The amount of non-clinical things to accomplish is HUGE


Admin all of a sudden thinks you can solve anything


RUN don't walk away from scheduling - as all it means is that you are the last person to fill a shift and that sucks


The ONLY way I would consider a LEAD or Senior PA slot with admin role is to have it admin time specifically in my schedule. This would likely need to be ATLEAST 10 hours per week. Meetings are a killer and trying to work on top of admin duties is hard.




A point about this admin versus clinical. (And I am going to toot all our collective horns here).

Admin duties can be stressful, but in no way shape or form are they even close to the stress of treating a patient.
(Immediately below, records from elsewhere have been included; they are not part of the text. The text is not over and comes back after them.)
`src/rtl/count_ctrl.sv`:
```
// count_ctrl: start/pause/stop controlled up-counter with a limit latched at start.
// Optional feature: define COUNT_CTRL_AUTORELOAD_EN to wrap to 0 at the terminal
// count and keep running instead of parking in DONE.
module count_ctrl #(
  parameter int unsigned WIDTH = 4
) (
  input  logic             clk,
  input  logic             r,
  input  logic             start,
  input  logic             pause,
  input  logic             stop,
  input  logic [WIDTH-1:0] limit,
  output logic [WIDTH-1:0] out,
  output logic             busy,
  output logic             done,
  output logic [1:0]       state
);

  typedef enum logic [1:0] {
    IDLE = 2'b00,
    RUN  = 2'b01,
    HOLD = 2'b10,
    DONE = 2'b11
  } state_t;

  state_t           state_q, state_n;
  logic [WIDTH-1:0] cnt_q, cnt_n;
  logic [WIDTH-1:0] lim_q, lim_n;
  logic             done_q, done_n;
  logic             busy_q, busy_n;

  // State, count, latched limit and registered flags
  always_ff @(posedge clk) begin
    if (r) begin
      state_q <= IDLE;
      cnt_q   <= '0;
      lim_q   <= '0;
      done_q  <= 1'b0;
      busy_q  <= 1'b0;
    end else begin
      state_q <= state_n;
      cnt_q   <= cnt_n;
      lim_q   <= lim_n;
      done_q  <= done_n;
      busy_q  <= busy_n;
    end
  end

  // Next-state and next-count decode; stop > pause > terminal/increment
  always_comb begin
    state_n = state_q;
    cnt_n   = cnt_q;
    lim_n   = lim_q;
    done_n  = 1'b0;
    busy_n  = 1'b0;
    case (state_q)
      IDLE: begin
        cnt_n = '0;
        if (start) begin
          lim_n   = limit;
          state_n = RUN;
        end
      end
      RUN: begin
        if (stop) begin
          state_n = IDLE;
          cnt_n   = '0;
        end else if (pause) begin
          state_n = HOLD;
        end else if (cnt_q == lim_q) begin
          done_n = 1'b1;
`ifdef COUNT_CTRL_AUTORELOAD_EN
          cnt_n   = '0;
`else
          state_n = DONE;
`endif
        end else begin
          cnt_n = cnt_q + WIDTH'(1);
        end
      end
      HOLD: begin
        if (stop) begin
          state_n = IDLE;
          cnt_n   = '0;
        end else if (!pause) begin
          state_n = RUN;
        end
      end
      DONE: begin
        if (stop) begin
          state_n = IDLE;
          cnt_n   = '0;
        end else if (start) begin
          lim_n   = limit;
          cnt_n   = '0;
          state_n = RUN;
        end
      end
      default: begin
        state_n = IDLE;
        cnt_n   = '0;
      end
    endcase
    busy_n = (state_n == RUN) || (state_n == HOLD);
  end

  assign out   = cnt_q;
  assign busy  = busy_q;
  assign done  = done_q;
  assign state = state_q;

endmodule
```
`config.mk`:
```
export PLATFORM = sky130hd
export DESIGN_NAME = count_ctrl
export DESIGN_NICKNAME = d
export VERILOG_FILES = /design/src/rtl/count_ctrl.sv
export SDC_FILE = /design/constraint.sdc
export NUM_CORES = 1
export LEC_CHECK = 0
export ABC_AREA = 1
export BUFFER_PORTS_ARGS = -buffer_cell sky130_fd_sc_hd__buf_2
export CAP_MARGIN = 10
export CORE_MARGIN = 8
export CORE_UTILIZATION = 50
export CTS_BUF_LIST = sky130_fd_sc_hd__clkbuf_4 sky130_fd_sc_hd__clkbuf_8 sky130_fd_sc_hd__clkbuf_16
export CTS_CLUSTER_DIAMETER = 100
export DETAILED_ROUTE_END_ITERATION = 10
export GPL_ROUTABILITY_DRIVEN = 0
export PLACE_DENSITY = 0.83
export SYNTH_ARGS = -nofsm -noshare
export SYNTH_HDL_FRONTEND = slang
export SYNTH_SLANG_ARGS = --single-unit
```
`constraint.sdc`:
```
create_clock -name clk -period 1.6 [get_ports clk]
set_clock_uncertainty 0.05 [all_clocks]
set_input_delay 0.24 -clock clk [delete_from_list [all_inputs] [get_ports clk]]
set_output_delay 0.24 -clock clk [all_outputs]
set_load 0.02 [all_outputs]
```
==> results.toml <==
[floorplanning]
chipHeight_um = 52.7
effective_utilization_at_floorplan = 0.525
fp.coreArea_um2 = 1280
floorplan.io_pins = 17
die-width_um = 52.7
placement_rows = 13
die-area_um2 = 2780

[drt]
initialDrtViolationCount = 28
route.layer.met1.wl_um = 655
wl_met3_um = 131
routed-via-count = 688
wire_per_inst_um = 11.9
postRouteAntennaNets = 0
detailroute.wirelength.met2_um = 721
drt_wl_total_um = 1560
drt_first_pass_iters = 4
route.top_layer_used = "met4"
via_per_inst = 5.25
drcViolationCount = 0

[sta]
relSlewSlack = 0.792
unrepaired_setup_endpoints_after_global_routing = "no"
post-route-min-period_ps = 1320
worst_slew_pin_slew_ps = 312
final_hold_viol_count = 0
setup-violations-final = 0
fin_crit_sh = 0.823
slew_viol_final = 0
fin_setup_tns_ps = 0
final.setup.worst_slack_ps = 283
max_clock_freq_mhz = 759

[global_routing]
first_global_vias = 633
grt_max_degree = 9
antenna_found_initial = 0
grt_usage = 0.125
grt.overflow.total = 0
grt_pass1_wl_um = 2590

[critical_path]
worstPathArrival_ps = 1450
timing.critical_path.slowest_cell_delay_ps = 440
critical_path.max_fanout = 6
cpMostUsedCell = "nand2_1"
critical_path.endpoint_type = "register"
critPathLaunchType = "register"
timing.critical_path.max_delay_family = "simple AND/OR/NAND/NOR gates"
timing_worst_setup_path_type = "register to register"
timing.critical_path.cells = "inv_2, nand2_1, nand2_1, nor2_2, nand3_4, nand3_4, nand2_1, nand2_1, nor2_1"
cpMaxStageDelayCell = "dfxtp_1"
worstPathRequired_ps = 1730
critPathBufInv = 1

[logic_synthesis]
synthesized_flop_and_latch_total = 12
yosysWarnings = 0
post_syn_area_um2 = 674
syn_avg_cell_area_um2 = 7.02
yosys.cell_types.count = 20
synth_nets = 106
syn-instance-count = 96
seq_area_frac_synth = 0.356

[hold_path]
hold_path.class = "input pin to register"

[place]
post_dp_cell_area_um2 = 773
dp.final_hpwl_um = 1230
placement.io_buffers = 16
pre_cts_slack_ps = 284

[cts]
cts_root_buffer = "clkbuf_4"
clk_pin_slew_ps = 80
cts_made_buffers = 3
htreeDepth = 1
clk_latency_ps = 280
number_of_sinks_driven_by_the_clock_tree = 12
tritoncts_clock_tree = "built"
clock_path_buffers = 2
post_cts_resize_count = 0
postCtsSetupRepairBufs = 0
holdBufCountCts = 0

[pwr]
power_density_nw_per_um2 = 914
report.power.total_uw = 740
internal_power_component_uw = 514
static-leakage-power_uw = 0.000379
sequentialPowerShare = 0.454
max-vdd-ir-drop_v = 0.000417
p_sw_frac = 0.306
clkPwrFrac = 0.335
combinationalPowerShare = 0.211
power.net_switching_uw = 226

[cells_and_area]
design_area_um2 = 810
total_of_fill_cells_in_the_finished_design = 116
fin_nets = 127
multiInputGateArea_um2 = 389
n_antenna_cell = 0
final-seq-area_um2 = 240
syn_to_final_growth_pct = 20.0
layout-drive-gt1-share = 0.293
final_core_occ = 0.630

[run]
maxCapViolCount = 0

[outcome]
outcome = "completed"
## per-stage QoR
step                      hold WS, ps  cells
final                             122    131
after CTS                         119    131
after global routing              135    131
after global placement            407    127
after detailed placement          411    127
after floorplan                   252     96
## synthesized netlist by cell type
master / count / area share
nor3_1: 2 / 0.015
o21ai_0: 4 / 0.030
o21a_4: 1 / 0.022
a21oi_1: 7 / 0.052
nor2_4: 2 / 0.033
inv_1: 9 / 0.050
nand3_4: 2 / 0.052
dfxtp_1: 12 / 0.36
nand3_1: 6 / 0.045
o21ai_2: 1 / 0.013
nand4_1: 4 / 0.037
ha_1: 1 / 0.019
nand2_1: 27 / 0.15
or2_2: 1 / 0.0093
a21oi_2: 1 / 0.013
nor2_1: 9 / 0.050
inv_2: 3 / 0.017
nor2_2: 1 / 0.0093
nand2_2: 2 / 0.019
a31oi_1: 1 / 0.0093
## layout by cell type, fill, tap and decap left out, types with 4 or more instances in the layout
master,synthesis,routed
nand2_1,27,27
buf_2,0,16
dfxtp_1,12,12
inv_1,9,9
nor2_1,9,9
a21oi_1,7,7
nand3_1,6,6
nand4_1,4,4
o21ai_0,4,4
## area by class of cell
cell class                 instances  share of cell area
multi-input combinational         72               0.481
sequential                        12               0.297
timing repair buffer              16              0.0989
inverter                          12              0.0556
clock buffer                       4              0.0448
tap                               15              0.0232
## flip-flops by register name, indices dropped and copies added, names as in the netlist
name	flops
busy	1
done	1
lim_q	4
state	2
out	4
## final timing paths
check	slack [ps]	end	cells after the start	startpoint
worst max-delay path	280	out[1]	9	out[1]
worst min-delay path	120	done	2	pause
worst max register to register	280	out[1]	9	out[1]
worst min register to register	420	lim_q[0]	2	lim_q[0]
## cell families (layout without fill, tap and decap cells)
kind of cell    Yosys count  count (layout)  share of synthesized area
simple gates             56              56                      0.419
compound gates           15              15                      0.139
flops                    12              12                      0.356
buf+inv                  12              32                     0.0668
fa+ha+maj                 1               1                     0.0185
## worst reg2reg max path, stage by stage (launching register included)
cell and delay (ps):
dfxtp_1 440, inv_2 50, nand2_1 50, nand2_1 50, nor2_2 160, nand3_4 130
nand3_4 110, nand2_1 70, nand2_1 60, nor2_1 40
## power by group through the flow
stage / Sequential, uW / Combinational [uW] / Clock, uW
final: 336 / 156 / 248
after global routing: 339 / 174 / 263
after CTS: 336 / 157 / 249
after detailed placement: 343 / 156 / 0
after global placement: 343 / 152 / 0
after floorplan: 355 / 98.6 / 0
## per-layer routing
| metal | global-route usage | vias to the layer above |
|---|---|---|
| met4 | 0.0819 | 0 |
| met3 | 0.0483 | 9 |
| met1 | 0.138 | 299 |
| met2 | 0.194 | 22 |
| met5 | 0 | - |
| li1 | - | 358 |
Note: power is estimated with default switching activity, not from simulation.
I get frustrated when admin types dictate to clinical folks what we should be doing as non-health care professional admin folks HAVE NO IDEA what true pressure and responsiblity is!!!! Even people that practiced a while ago quickly forget the magnitude of responsiblity a PA, NP, or doc carries with them for EVERY patient decision..... Their is no fluff, their is no buff in medicine - that simple headache could be a CVA, that heart burn could be an MI, that heartburn in a 20 yr old (who happended to smoke some crack) could be an MI, that cold could be a sinus infection that bores into someone's brain...... and so on..... It just doesn't compare to writing reports, thinking about the department, staffing BS and the like.........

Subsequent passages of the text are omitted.